Task instructions: Scan the lines below and report each one containing "Optional" by copying it.

Given entries:
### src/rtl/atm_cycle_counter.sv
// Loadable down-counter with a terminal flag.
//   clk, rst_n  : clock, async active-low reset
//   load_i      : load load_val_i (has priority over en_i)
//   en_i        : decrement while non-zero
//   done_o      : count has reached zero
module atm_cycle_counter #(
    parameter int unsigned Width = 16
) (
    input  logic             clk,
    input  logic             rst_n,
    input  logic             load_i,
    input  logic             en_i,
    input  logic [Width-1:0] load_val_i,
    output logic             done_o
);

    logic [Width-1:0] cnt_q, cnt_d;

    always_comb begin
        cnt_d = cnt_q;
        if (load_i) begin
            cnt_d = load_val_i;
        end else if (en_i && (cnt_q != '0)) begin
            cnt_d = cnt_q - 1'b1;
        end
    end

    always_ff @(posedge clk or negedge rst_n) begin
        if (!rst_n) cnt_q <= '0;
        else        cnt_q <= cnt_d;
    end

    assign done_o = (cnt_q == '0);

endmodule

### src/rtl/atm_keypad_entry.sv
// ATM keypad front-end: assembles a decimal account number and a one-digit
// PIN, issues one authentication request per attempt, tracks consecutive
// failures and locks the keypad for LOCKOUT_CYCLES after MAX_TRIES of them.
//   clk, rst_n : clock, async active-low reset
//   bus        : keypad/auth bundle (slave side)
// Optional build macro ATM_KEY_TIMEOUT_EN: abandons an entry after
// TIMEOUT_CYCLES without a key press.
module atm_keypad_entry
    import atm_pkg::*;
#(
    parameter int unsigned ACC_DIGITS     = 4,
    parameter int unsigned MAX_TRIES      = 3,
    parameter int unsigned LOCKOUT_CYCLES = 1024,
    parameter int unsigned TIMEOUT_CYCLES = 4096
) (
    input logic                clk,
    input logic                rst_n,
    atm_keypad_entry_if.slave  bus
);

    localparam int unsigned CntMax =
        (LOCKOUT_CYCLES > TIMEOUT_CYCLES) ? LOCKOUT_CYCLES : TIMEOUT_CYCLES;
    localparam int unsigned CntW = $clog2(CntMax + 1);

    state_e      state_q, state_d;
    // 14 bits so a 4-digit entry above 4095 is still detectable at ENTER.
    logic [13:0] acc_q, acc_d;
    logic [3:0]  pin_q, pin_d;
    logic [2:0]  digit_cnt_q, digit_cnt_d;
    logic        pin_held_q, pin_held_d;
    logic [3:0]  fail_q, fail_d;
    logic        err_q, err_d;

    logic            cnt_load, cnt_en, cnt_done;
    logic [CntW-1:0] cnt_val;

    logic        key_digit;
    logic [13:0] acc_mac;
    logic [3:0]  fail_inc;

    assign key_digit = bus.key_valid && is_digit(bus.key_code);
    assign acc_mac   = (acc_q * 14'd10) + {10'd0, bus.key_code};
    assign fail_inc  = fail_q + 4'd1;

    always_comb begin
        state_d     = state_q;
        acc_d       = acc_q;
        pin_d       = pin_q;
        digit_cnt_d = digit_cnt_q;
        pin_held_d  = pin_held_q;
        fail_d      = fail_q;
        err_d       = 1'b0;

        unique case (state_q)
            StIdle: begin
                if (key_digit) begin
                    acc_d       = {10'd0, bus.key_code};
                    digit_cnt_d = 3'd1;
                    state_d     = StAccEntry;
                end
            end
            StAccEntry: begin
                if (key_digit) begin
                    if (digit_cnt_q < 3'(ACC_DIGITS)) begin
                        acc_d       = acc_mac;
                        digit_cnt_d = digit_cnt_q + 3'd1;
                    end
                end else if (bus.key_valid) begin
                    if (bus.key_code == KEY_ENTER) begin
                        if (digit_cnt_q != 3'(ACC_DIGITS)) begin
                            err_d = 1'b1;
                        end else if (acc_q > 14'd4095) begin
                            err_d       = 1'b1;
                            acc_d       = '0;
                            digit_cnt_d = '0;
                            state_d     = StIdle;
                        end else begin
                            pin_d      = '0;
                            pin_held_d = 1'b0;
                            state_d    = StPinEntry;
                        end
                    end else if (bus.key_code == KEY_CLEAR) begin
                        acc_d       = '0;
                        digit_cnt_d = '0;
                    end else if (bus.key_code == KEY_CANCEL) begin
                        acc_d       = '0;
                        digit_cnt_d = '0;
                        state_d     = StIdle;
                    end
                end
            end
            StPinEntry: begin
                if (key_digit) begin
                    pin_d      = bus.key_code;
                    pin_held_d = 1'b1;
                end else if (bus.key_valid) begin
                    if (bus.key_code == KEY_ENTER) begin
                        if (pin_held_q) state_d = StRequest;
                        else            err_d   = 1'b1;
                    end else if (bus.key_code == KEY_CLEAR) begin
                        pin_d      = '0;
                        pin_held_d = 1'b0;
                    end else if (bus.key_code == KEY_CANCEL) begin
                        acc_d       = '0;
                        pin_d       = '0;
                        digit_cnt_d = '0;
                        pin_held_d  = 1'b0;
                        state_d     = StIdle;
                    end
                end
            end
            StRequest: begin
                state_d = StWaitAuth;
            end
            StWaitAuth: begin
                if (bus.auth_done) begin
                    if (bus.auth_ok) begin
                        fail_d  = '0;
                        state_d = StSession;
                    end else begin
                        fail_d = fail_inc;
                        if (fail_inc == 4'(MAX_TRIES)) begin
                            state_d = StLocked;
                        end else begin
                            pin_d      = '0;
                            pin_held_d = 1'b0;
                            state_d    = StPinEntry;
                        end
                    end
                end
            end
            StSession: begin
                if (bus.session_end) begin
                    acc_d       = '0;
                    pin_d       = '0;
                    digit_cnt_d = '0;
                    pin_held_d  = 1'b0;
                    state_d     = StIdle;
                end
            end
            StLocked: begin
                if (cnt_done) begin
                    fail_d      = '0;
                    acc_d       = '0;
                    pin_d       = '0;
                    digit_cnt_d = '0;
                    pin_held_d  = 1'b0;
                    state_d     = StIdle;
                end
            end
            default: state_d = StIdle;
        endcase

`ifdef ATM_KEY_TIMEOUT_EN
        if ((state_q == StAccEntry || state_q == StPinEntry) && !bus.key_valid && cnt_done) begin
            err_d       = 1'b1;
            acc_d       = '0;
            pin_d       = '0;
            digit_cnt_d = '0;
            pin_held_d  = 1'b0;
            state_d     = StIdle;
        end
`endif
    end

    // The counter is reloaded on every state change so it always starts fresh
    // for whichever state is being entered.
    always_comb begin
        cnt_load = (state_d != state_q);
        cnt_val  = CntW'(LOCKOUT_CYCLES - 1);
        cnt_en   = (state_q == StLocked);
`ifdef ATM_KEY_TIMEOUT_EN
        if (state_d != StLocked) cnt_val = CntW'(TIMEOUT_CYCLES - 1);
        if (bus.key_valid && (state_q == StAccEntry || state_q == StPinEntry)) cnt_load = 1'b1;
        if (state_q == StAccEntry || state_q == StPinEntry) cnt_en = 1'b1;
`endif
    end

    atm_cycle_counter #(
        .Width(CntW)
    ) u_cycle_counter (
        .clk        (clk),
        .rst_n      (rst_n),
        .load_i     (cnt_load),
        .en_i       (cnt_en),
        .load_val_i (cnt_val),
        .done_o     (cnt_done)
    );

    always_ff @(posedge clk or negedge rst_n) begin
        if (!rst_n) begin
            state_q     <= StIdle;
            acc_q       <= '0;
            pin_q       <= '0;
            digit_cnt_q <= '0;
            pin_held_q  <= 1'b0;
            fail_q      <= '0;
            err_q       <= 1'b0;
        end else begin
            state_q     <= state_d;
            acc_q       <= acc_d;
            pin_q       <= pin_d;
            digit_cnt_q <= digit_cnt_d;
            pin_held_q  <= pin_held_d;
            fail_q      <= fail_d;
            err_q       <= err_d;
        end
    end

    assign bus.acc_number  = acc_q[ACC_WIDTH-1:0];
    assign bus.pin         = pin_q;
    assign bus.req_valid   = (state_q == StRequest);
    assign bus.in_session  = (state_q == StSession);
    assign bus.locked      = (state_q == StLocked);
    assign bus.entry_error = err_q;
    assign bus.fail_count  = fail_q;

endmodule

...

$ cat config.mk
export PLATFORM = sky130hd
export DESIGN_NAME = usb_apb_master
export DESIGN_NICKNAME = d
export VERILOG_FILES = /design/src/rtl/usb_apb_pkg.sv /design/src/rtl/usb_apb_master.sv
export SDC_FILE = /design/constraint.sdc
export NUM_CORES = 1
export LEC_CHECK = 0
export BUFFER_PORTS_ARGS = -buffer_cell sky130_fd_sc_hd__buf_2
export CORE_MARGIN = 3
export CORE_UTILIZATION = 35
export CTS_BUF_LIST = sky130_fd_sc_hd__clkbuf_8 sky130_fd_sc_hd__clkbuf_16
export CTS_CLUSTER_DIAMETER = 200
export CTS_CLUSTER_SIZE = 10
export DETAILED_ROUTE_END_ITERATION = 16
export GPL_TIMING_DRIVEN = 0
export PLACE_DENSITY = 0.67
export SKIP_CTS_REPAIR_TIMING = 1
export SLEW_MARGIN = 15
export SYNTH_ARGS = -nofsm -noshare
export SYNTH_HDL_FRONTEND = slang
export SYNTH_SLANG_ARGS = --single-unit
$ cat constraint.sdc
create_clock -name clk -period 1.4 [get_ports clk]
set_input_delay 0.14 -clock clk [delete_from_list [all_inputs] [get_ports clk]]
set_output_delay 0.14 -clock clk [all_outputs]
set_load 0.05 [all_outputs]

---

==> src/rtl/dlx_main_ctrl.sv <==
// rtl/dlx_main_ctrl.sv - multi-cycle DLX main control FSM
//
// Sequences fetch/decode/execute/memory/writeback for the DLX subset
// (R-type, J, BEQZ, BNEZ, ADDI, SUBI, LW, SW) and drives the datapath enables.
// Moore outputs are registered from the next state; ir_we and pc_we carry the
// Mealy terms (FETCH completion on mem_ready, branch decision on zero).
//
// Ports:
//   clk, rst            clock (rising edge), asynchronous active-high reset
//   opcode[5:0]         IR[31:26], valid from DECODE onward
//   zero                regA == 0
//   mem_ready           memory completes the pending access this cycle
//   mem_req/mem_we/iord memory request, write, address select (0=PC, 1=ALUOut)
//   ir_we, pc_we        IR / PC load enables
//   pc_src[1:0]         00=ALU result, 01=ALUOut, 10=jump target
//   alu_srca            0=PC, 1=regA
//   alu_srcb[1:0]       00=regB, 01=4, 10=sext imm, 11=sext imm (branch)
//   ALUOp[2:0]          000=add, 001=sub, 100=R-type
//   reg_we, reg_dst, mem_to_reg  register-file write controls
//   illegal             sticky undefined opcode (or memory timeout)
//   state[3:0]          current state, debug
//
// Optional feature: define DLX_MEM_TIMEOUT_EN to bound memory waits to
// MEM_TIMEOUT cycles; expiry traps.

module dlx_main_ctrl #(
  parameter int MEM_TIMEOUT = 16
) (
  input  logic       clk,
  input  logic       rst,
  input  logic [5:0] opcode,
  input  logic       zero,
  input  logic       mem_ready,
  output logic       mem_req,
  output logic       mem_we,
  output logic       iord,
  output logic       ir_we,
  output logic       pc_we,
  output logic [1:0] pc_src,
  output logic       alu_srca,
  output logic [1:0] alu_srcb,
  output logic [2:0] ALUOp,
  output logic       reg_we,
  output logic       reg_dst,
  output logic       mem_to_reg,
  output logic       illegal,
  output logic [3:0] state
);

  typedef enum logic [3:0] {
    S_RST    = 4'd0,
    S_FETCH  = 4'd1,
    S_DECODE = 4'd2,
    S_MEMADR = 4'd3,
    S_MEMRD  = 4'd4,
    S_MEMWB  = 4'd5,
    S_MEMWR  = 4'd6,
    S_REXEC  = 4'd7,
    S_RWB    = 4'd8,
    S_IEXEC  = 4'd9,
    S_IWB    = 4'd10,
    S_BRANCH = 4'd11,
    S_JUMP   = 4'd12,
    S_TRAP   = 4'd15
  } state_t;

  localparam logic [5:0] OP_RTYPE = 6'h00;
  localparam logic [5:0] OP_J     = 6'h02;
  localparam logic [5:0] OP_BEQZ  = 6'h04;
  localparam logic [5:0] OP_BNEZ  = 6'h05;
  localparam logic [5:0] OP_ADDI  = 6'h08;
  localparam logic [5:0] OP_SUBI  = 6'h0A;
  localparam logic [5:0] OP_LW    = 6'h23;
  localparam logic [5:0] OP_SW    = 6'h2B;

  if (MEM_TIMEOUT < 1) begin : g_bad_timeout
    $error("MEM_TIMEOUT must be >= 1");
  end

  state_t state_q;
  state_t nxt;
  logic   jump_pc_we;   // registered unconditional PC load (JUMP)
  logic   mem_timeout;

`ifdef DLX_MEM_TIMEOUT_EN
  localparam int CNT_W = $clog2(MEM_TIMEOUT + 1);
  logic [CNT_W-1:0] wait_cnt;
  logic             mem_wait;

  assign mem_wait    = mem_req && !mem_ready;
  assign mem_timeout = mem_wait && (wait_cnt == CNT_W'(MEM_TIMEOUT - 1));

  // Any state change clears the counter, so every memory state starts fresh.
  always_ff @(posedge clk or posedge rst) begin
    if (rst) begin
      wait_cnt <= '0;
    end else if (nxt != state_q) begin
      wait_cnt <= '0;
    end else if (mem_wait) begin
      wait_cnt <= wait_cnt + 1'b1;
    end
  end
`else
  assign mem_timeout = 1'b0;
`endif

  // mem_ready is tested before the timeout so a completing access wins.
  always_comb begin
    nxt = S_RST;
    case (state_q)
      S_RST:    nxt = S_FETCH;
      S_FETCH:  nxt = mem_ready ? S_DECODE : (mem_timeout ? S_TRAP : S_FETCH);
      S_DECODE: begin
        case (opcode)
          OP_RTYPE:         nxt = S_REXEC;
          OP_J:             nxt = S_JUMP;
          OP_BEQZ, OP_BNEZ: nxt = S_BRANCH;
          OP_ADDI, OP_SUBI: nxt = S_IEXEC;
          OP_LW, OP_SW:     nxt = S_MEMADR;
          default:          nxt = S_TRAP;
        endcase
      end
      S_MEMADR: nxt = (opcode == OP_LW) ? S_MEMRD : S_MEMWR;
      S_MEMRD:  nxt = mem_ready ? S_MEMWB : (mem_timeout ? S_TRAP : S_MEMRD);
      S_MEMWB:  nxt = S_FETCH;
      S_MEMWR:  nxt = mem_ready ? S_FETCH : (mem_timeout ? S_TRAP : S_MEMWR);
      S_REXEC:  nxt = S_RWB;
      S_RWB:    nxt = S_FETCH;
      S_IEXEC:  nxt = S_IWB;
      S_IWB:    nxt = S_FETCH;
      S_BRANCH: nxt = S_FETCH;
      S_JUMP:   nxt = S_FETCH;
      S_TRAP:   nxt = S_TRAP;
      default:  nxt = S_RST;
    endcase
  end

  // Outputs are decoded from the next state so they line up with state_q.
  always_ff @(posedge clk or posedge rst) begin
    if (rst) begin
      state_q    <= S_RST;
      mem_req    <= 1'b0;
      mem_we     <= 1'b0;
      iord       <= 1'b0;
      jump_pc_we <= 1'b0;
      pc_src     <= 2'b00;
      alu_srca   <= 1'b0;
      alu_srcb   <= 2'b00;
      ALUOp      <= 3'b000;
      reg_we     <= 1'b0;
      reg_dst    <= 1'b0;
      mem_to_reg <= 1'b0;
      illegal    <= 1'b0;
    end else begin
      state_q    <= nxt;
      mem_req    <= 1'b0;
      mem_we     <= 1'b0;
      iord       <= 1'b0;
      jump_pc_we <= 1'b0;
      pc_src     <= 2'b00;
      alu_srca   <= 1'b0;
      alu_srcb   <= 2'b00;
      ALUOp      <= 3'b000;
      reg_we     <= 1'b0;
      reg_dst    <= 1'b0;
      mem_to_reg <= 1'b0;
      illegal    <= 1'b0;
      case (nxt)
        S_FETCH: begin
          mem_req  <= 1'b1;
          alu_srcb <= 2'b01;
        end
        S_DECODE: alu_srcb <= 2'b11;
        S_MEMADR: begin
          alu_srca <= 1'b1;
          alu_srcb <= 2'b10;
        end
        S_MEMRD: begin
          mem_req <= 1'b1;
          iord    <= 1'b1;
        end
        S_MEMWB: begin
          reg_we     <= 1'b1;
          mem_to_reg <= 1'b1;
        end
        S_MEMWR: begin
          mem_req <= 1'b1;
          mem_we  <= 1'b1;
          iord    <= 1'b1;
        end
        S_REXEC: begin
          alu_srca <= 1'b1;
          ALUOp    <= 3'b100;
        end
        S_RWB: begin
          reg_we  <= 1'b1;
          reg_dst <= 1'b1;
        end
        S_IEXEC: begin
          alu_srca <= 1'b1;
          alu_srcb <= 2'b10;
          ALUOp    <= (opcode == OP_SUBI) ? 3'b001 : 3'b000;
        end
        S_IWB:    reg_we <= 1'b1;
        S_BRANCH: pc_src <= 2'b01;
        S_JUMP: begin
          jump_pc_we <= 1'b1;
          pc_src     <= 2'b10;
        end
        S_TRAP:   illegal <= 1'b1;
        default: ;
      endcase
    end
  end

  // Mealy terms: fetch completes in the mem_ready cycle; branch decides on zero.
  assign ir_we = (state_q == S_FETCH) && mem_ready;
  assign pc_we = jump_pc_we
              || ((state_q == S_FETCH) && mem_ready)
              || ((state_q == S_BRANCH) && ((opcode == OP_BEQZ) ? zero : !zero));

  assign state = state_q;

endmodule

Solution for this problem:
// Optional build macro ATM_KEY_TIMEOUT_EN: abandons an entry after
// Optional feature: define DLX_MEM_TIMEOUT_EN to bound memory waits to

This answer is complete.